Foto do dia da viagem para a Espanha / Acervo Pessoal

“Essa viagem foi algo que mudou minhas perspectivas de mundo, porque percebi que é muito importante agarrarmos cada oportunidade e era algo fora da minha realidade que se tornou real, porque eu não sabia que dava para conseguir tantas coisas através dos estudos, mas a verdade é que podemos ir além das nossas fronteiras”, relata.

E a alegria veio em dobro. Já na Espanha, ela foi agraciada com a notícia da aprovação no vestibular da Uece. Havia passado para o curso de ciências biológicas. Ela relata que quase perdeu a vaga, pois a universidade não queria aceitar que um terceiro realizasse sua inscrição. Contudo, com o apoio do secretário da Juventude de Fortaleza à época, Julio Brizzi, e da sua família, a matrícula foi efetivada com sucesso.
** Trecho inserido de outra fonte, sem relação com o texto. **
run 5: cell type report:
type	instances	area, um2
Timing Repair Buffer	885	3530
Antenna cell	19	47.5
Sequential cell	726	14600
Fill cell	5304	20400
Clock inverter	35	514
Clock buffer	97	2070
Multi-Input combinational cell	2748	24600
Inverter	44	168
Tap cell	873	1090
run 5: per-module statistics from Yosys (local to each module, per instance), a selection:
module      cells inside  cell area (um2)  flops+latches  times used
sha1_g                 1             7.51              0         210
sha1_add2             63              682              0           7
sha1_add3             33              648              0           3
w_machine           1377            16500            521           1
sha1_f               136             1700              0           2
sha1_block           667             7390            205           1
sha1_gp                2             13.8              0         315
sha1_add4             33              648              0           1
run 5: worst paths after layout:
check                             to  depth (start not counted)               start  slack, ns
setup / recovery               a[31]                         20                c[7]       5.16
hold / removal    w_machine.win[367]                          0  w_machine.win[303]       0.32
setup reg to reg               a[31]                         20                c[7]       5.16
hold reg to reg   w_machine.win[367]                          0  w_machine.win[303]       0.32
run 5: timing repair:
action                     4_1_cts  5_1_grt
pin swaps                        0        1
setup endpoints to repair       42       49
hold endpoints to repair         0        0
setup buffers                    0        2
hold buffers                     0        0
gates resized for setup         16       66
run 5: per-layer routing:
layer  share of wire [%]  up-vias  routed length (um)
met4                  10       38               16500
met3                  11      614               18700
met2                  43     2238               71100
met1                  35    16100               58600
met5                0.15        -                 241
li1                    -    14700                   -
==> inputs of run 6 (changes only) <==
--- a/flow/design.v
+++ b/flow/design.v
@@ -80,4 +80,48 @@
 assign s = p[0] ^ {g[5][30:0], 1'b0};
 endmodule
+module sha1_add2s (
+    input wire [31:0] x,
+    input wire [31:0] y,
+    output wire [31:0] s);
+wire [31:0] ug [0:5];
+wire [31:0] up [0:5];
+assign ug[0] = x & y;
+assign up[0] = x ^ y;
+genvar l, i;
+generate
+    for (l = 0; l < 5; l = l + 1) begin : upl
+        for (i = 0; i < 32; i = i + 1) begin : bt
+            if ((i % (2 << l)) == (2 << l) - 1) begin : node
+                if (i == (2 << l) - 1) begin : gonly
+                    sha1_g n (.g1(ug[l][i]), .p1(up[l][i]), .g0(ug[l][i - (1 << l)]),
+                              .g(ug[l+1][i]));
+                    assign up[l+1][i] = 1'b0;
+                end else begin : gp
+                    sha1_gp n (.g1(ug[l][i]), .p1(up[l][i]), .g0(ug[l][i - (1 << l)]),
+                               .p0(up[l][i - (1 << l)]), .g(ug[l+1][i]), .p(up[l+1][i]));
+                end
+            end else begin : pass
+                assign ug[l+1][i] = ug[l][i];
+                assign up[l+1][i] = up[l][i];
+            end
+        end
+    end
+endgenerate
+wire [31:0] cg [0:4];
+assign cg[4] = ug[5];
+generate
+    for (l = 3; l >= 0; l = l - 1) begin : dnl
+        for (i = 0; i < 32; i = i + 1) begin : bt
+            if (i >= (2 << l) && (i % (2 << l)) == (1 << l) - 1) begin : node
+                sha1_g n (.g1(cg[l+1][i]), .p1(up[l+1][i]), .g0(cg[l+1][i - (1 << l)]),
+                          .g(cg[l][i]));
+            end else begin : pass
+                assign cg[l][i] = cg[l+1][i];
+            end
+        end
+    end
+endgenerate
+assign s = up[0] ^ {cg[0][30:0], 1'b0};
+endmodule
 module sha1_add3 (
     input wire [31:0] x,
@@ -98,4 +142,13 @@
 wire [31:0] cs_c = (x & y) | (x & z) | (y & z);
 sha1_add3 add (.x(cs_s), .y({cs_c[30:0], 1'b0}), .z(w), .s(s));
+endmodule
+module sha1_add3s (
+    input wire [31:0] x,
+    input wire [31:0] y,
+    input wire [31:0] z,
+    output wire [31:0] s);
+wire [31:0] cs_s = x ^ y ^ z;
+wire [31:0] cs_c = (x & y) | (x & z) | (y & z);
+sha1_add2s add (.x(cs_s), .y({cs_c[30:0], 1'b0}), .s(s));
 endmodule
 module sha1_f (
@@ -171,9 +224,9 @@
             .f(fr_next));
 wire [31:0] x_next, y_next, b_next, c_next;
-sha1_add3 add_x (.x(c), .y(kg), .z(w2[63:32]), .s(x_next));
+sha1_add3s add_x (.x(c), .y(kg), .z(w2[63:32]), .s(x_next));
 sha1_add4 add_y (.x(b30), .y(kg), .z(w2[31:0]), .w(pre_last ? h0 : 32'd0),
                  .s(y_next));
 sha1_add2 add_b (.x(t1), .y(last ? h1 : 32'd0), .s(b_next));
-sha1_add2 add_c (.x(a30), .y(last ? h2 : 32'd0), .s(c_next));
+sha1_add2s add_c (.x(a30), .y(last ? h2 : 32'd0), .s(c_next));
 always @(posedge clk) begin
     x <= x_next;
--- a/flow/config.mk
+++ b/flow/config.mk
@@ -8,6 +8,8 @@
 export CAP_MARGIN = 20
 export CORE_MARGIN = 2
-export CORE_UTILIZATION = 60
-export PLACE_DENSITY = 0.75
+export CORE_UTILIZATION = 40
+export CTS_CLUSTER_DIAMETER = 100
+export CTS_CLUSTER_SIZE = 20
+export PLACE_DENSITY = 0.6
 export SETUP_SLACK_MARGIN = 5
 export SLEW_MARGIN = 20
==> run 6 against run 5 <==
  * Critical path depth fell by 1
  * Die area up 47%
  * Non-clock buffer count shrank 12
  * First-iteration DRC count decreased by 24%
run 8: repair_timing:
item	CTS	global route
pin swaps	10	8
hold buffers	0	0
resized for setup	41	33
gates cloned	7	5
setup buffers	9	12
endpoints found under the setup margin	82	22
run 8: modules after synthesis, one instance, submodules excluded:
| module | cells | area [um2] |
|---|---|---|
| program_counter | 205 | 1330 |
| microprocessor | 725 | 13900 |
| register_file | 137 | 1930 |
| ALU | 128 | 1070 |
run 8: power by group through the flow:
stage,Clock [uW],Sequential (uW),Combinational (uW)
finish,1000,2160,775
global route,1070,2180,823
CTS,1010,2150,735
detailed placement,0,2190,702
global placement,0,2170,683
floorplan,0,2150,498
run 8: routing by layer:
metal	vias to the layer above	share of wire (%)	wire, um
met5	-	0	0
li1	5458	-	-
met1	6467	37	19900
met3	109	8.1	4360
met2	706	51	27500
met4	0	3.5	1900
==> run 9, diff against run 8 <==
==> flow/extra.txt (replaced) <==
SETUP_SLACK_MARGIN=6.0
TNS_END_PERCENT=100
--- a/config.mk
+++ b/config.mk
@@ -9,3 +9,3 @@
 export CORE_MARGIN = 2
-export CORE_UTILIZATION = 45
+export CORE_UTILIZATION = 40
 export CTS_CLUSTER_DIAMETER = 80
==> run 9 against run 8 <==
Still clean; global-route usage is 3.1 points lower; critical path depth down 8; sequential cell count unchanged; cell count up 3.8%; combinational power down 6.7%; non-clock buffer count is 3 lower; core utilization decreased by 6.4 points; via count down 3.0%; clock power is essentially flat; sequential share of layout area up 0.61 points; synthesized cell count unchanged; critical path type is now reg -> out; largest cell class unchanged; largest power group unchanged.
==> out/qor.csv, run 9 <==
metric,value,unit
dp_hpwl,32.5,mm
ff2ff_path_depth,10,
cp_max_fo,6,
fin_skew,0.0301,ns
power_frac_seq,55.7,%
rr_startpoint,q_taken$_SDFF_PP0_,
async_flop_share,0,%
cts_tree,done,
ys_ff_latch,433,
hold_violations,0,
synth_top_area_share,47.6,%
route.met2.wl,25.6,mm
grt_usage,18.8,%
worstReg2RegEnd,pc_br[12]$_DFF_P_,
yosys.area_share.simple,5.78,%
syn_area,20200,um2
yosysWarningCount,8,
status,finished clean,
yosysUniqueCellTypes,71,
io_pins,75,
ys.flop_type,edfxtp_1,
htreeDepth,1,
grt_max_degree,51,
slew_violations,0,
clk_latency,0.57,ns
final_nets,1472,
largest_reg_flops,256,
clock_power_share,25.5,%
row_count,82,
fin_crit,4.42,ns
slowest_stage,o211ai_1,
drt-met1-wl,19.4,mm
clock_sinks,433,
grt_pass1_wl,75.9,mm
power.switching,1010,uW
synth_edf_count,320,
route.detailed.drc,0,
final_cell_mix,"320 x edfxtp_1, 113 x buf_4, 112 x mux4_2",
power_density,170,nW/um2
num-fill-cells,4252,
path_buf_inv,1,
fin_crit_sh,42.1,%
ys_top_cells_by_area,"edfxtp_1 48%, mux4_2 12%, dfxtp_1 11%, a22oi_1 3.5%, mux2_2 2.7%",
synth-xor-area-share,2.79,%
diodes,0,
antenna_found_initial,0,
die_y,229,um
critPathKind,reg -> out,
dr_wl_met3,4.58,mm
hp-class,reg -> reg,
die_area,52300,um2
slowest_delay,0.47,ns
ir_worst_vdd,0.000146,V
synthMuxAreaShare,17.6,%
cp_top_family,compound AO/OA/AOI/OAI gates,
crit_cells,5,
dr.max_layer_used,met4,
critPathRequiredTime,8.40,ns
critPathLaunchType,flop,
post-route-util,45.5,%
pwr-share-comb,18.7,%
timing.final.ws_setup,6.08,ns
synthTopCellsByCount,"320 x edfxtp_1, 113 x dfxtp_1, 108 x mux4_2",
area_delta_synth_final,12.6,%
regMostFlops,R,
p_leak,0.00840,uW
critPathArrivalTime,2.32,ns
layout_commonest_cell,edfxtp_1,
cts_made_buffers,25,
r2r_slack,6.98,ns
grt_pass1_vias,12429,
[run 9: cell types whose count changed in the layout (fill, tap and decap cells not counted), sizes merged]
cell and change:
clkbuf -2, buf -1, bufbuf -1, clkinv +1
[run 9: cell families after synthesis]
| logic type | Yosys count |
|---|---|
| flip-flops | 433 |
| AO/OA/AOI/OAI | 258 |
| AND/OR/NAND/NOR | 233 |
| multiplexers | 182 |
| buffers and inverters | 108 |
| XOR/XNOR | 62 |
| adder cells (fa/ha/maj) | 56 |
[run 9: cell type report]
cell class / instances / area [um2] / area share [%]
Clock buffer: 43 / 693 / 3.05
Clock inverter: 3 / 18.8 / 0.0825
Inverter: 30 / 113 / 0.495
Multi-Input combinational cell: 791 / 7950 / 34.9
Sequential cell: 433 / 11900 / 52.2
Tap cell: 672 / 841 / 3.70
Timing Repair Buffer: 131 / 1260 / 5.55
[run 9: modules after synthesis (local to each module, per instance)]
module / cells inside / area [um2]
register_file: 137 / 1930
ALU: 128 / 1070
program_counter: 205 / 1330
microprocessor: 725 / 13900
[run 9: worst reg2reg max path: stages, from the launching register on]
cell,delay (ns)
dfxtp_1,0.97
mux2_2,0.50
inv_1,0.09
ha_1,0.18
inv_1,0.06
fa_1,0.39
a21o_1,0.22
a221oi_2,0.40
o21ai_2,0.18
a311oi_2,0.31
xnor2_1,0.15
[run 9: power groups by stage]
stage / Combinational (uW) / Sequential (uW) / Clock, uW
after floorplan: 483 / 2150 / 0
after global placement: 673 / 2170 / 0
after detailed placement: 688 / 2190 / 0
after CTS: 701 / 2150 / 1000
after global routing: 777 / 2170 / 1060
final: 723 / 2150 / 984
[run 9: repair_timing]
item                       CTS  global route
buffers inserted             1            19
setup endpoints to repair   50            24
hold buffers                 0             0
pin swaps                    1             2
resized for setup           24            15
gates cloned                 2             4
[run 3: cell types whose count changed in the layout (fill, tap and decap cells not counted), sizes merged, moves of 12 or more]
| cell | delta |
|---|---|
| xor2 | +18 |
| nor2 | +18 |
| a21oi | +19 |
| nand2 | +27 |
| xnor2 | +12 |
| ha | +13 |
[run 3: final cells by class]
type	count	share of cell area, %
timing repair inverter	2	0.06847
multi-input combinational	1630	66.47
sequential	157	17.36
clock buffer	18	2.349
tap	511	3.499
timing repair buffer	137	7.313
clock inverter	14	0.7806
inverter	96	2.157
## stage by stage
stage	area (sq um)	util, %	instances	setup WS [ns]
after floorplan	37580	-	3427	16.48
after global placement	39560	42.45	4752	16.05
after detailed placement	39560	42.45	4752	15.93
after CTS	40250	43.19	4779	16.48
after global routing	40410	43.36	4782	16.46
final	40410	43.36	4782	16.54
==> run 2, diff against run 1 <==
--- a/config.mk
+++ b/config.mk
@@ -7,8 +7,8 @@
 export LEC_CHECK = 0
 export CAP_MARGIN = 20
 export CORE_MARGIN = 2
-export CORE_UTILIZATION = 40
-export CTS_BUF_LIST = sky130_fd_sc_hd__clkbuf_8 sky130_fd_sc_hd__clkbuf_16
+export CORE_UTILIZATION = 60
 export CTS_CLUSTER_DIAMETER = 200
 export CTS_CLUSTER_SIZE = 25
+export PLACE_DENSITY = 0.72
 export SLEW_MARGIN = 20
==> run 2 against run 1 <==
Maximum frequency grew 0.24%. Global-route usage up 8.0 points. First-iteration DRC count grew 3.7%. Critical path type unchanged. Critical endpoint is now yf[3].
This is an optimization exercise on Yosys and OpenROAD, whose aim is small area, not a production implementation.
Only simulation tests tie the RTL to the original design; equivalence was not proved.
Power figures rest on the tool's default switching activity, not on a simulated workload.

==> flow/design.v (excerpt) <==
module Tile_PECore (
  input [15:0] SB_T0_EAST_SB_IN_B16_0,
  input [0:0] SB_T0_EAST_SB_IN_B1_0,
  output [0:0] SB_T0_EAST_SB_OUT_B1,
  output [15:0] SB_T0_EAST_SB_OUT_B16,
  input [15:0] SB_T0_NORTH_SB_IN_B16_0,
  input [0:0] SB_T0_NORTH_SB_IN_B1_0,
  output [0:0] SB_T0_NORTH_SB_OUT_B1,
  output [15:0] SB_T0_NORTH_SB_OUT_B16,
  input [15:0] SB_T0_SOUTH_SB_IN_B16_0,
  input [0:0] SB_T0_SOUTH_SB_IN_B1_0,
  output [0:0] SB_T0_SOUTH_SB_OUT_B1,
  output [15:0] SB_T0_SOUTH_SB_OUT_B16,
  input [15:0] SB_T0_WEST_SB_IN_B16_0,
  input [0:0] SB_T0_WEST_SB_IN_B1_0,
  output [0:0] SB_T0_WEST_SB_OUT_B1,
  output [15:0] SB_T0_WEST_SB_OUT_B16,
  input [15:0] SB_T1_EAST_SB_IN_B16_0,
  input [0:0] SB_T1_EAST_SB_IN_B1_0,
  output [0:0] SB_T1_EAST_SB_OUT_B1,
  output [15:0] SB_T1_EAST_SB_OUT_B16,
  input [15:0] SB_T1_NORTH_SB_IN_B16_0,
  input [0:0] SB_T1_NORTH_SB_IN_B1_0,
  output [0:0] SB_T1_NORTH_SB_OUT_B1,
  output [15:0] SB_T1_NORTH_SB_OUT_B16,
  input [15:0] SB_T1_SOUTH_SB_IN_B16_0,
  input [0:0] SB_T1_SOUTH_SB_IN_B1_0,
  output [0:0] SB_T1_SOUTH_SB_OUT_B1,
  output [15:0] SB_T1_SOUTH_SB_OUT_B16,
  input [15:0] SB_T1_WEST_SB_IN_B16_0,
  input [0:0] SB_T1_WEST_SB_IN_B1_0,
  output [0:0] SB_T1_WEST_SB_OUT_B1,
  output [15:0] SB_T1_WEST_SB_OUT_B16,
  input [15:0] SB_T2_EAST_SB_IN_B16_0,
  input [0:0] SB_T2_EAST_SB_IN_B1_0,
  output [0:0] SB_T2_EAST_SB_OUT_B1,
  output [15:0] SB_T2_EAST_SB_OUT_B16,
  input [15:0] SB_T2_NORTH_SB_IN_B16_0,
  input [0:0] SB_T2_NORTH_SB_IN_B1_0,
  output [0:0] SB_T2_NORTH_SB_OUT_B1,
  output [15:0] SB_T2_NORTH_SB_OUT_B16,
  input [15:0] SB_T2_SOUTH_SB_IN_B16_0,
  input [0:0] SB_T2_SOUTH_SB_IN_B1_0,
  output [0:0] SB_T2_SOUTH_SB_OUT_B1,
  output [15:0] SB_T2_SOUTH_SB_OUT_B16,
  input [15:0] SB_T2_WEST_SB_IN_B16_0,
  input [0:0] SB_T2_WEST_SB_IN_B1_0,
  output [0:0] SB_T2_WEST_SB_OUT_B1,
  output [15:0] SB_T2_WEST_SB_OUT_B16,
  input [15:0] SB_T3_EAST_SB_IN_B16_0,
  input [0:0] SB_T3_EAST_SB_IN_B1_0,
  output [0:0] SB_T3_EAST_SB_OUT_B1,
  output [15:0] SB_T3_EAST_SB_OUT_B16,
  input [15:0] SB_T3_NORTH_SB_IN_B16_0,
  input [0:0] SB_T3_NORTH_SB_IN_B1_0,
  output [0:0] SB_T3_NORTH_SB_OUT_B1,
  output [15:0] SB_T3_NORTH_SB_OUT_B16,
  input [15:0] SB_T3_SOUTH_SB_IN_B16_0,
  input [0:0] SB_T3_SOUTH_SB_IN_B1_0,
  output [0:0] SB_T3_SOUTH_SB_OUT_B1,
  output [15:0] SB_T3_SOUTH_SB_OUT_B16,
  input [15:0] SB_T3_WEST_SB_IN_B16_0,
  input [0:0] SB_T3_WEST_SB_IN_B1_0,
  output [0:0] SB_T3_WEST_SB_OUT_B1,
  output [15:0] SB_T3_WEST_SB_OUT_B16,
  input [15:0] SB_T4_EAST_SB_IN_B16_0,
  input [0:0] SB_T4_EAST_SB_IN_B1_0,
  output [0:0] SB_T4_EAST_SB_OUT_B1,
  output [15:0] SB_T4_EAST_SB_OUT_B16,
  input [15:0] SB_T4_NORTH_SB_IN_B16_0,
  input [0:0] SB_T4_NORTH_SB_IN_B1_0,
  output [0:0] SB_T4_NORTH_SB_OUT_B1,
  output [15:0] SB_T4_NORTH_SB_OUT_B16,
  input [15:0] SB_T4_SOUTH_SB_IN_B16_0,
  input [0:0] SB_T4_SOUTH_SB_IN_B1_0,
  output [0:0] SB_T4_SOUTH_SB_OUT_B1,
  output [15:0] SB_T4_SOUTH_SB_OUT_B16,
  input [15:0] SB_T4_WEST_SB_IN_B16_0,
  input [0:0] SB_T4_WEST_SB_IN_B1_0,
  output [0:0] SB_T4_WEST_SB_OUT_B1,
  output [15:0] SB_T4_WEST_SB_OUT_B16,
  input  clk,
  input [31:0] config_config_addr,
  input [31:0] config_config_data,
  output [31:0] config_out_config_addr,
  output [31:0] config_out_config_data,
  output [0:0] config_out_read,
  output [0:0] config_out_write,
  input [0:0] config_read,
  input [0:0] config_write,
  output [31:0] read_config_data,
  input [31:0] read_config_data_in,
  input  reset,
  output  reset_out,
  input [3:0] stall,
  output [3:0] stall_out,
  input [15:0] tile_id
);
clock: 25.0 ns
lec_check: 0
cap_margin: 20
cell_pad_in_sites_detail_placement: 1
cell_pad_in_sites_global_placement: 1
core_margin: 2
core_utilization: 30
gpl_timing_driven: 0
place_density: 0.42
slew_margin: 20
synth_hierarchical: 1
synth_minimum_keep_size: 0
standard.sh (not shown) runs the stock make flow with config.mk's settings and CLKGATE_MAP_FILE= SYNTH_SCRIPT=/design/flow/synth_recipe.tcl, a recipe that flattens the netlist after the stock synthesis.
==> flow/flow/run.sh <==
#!/bin/bash
# The standard layout, with three changes to how it is made:
#  - the port buffers use the smallest buffer cell (every port still gets its own buffer);
#  - synthesis buffers are removed at floorplan (REMOVE_ABC_BUFFERS) instead of at a
#    timing-driven global placement (GPL_TIMING_DRIVEN is 0 in config.mk).
set -euo pipefail
bash standard.sh "BUFFER_PORTS_ARGS=-buffer_cell sky130_fd_sc_hd__buf_1" REMOVE_ABC_BUFFERS=1 finish > make_finish.log 2>&1
The baseline produced a clean layout.
Next try:
==> flow/flow/run.sh (replaced) <==
#!/bin/bash
# The standard layout, with these changes to how it is made:
#  - the port buffers use the smallest buffer cell (every port still gets its own buffer);
#  - synthesis buffers are removed at floorplan (REMOVE_ABC_BUFFERS) instead of at a
#    timing-driven global placement (GPL_TIMING_DRIVEN is 0 in config.mk);
#  - clock tree synthesis without dummy loads.
set -euo pipefail
bash standard.sh "BUFFER_PORTS_ARGS=-buffer_cell sky130_fd_sc_hd__buf_1" REMOVE_ABC_BUFFERS=1 \
  "CTS_ARGS=-sink_clustering_enable -repair_clock_nets -dont_use_dummy_load" \
  finish > make_finish.log 2>&1
Settings changed: SETUP_SLACK_MARGIN set to 0.5.
Effect:
- sequential power hardly moves
- cell count stays flat
- die area does not change

static timing again, ports no longer ideal:
No port has a modelled driver above. Below, the same layouts with a new extraction and two added sets of constraints.
Step 1: set_driving_cell puts a clkbuf_16 on clk and a buf_2 on each other input, an assumption about the parent block.
Step 2, shift: input delay + t, output delay - t, t = (earliest + latest rising clock arrival at the registers) / 2. This alone moves slack from input paths to output paths.
Slacks: ideal / step 1 / step 2; pairs: ideal / step 1.
run | shift t [ns] | slack for setup (ns) | worst setup path after step 2 | worst register clock-pin slew, ns | pins driven straight from the clock port
the first run | 0.569 | 0.504 / 0.450 / 0.450 | input to output | 0.09 / 0.09 | 1
the second run | 0.566 | 0.925 / 0.897 / 0.897 | input to output | 0.08 / 0.08 | 1
After both steps setup and hold are still met in every run listed. The setup slack of the first run, which loses most, moves by -0.054 ns with the drivers and by -0.054 ns with both steps.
Ao retornar para o Brasil, iniciou os estudos e se engajou em projetos de extensão e de pesquisa. No entanto, com a chegada da pandemia, a universidade parou, obviamente, deixando em aberto um período de mais ou menos seis meses sem aulas.

O momento foi difícil, pois, além do medo de perder pessoas próximas para a doença que estava se espalhando cada vez mais rápido, a pandemia a paralisou. “Eu não conseguia estudar ou pensar em realizações futuras”, relata.

A volta às aulas de maneira remota também não foi suficiente para motivá-la, tendo em vista que muitos professores não compreendiam a realidade de cada aluno e aplicavam suas metodologias de ensino como se todos estivessem munidos de uma boa conexão com a internet e com o equipamento adequado. Apesar do retorno ao presencial, “ainda não foi fácil”, tendo em vista que, agora, teria de arcar com custos de deslocamento e alimentação fora de casa.

Apesar disso tudo, Nilza segue estudando e se mantendo focada no objetivo final: concluir o curso de ciências biológicas e aproveitar o caminho até a conclusão, seja através das aulas de campo e dos amigos, seja por meio das memórias relacionadas aos frutos que os estudos já lhe renderam.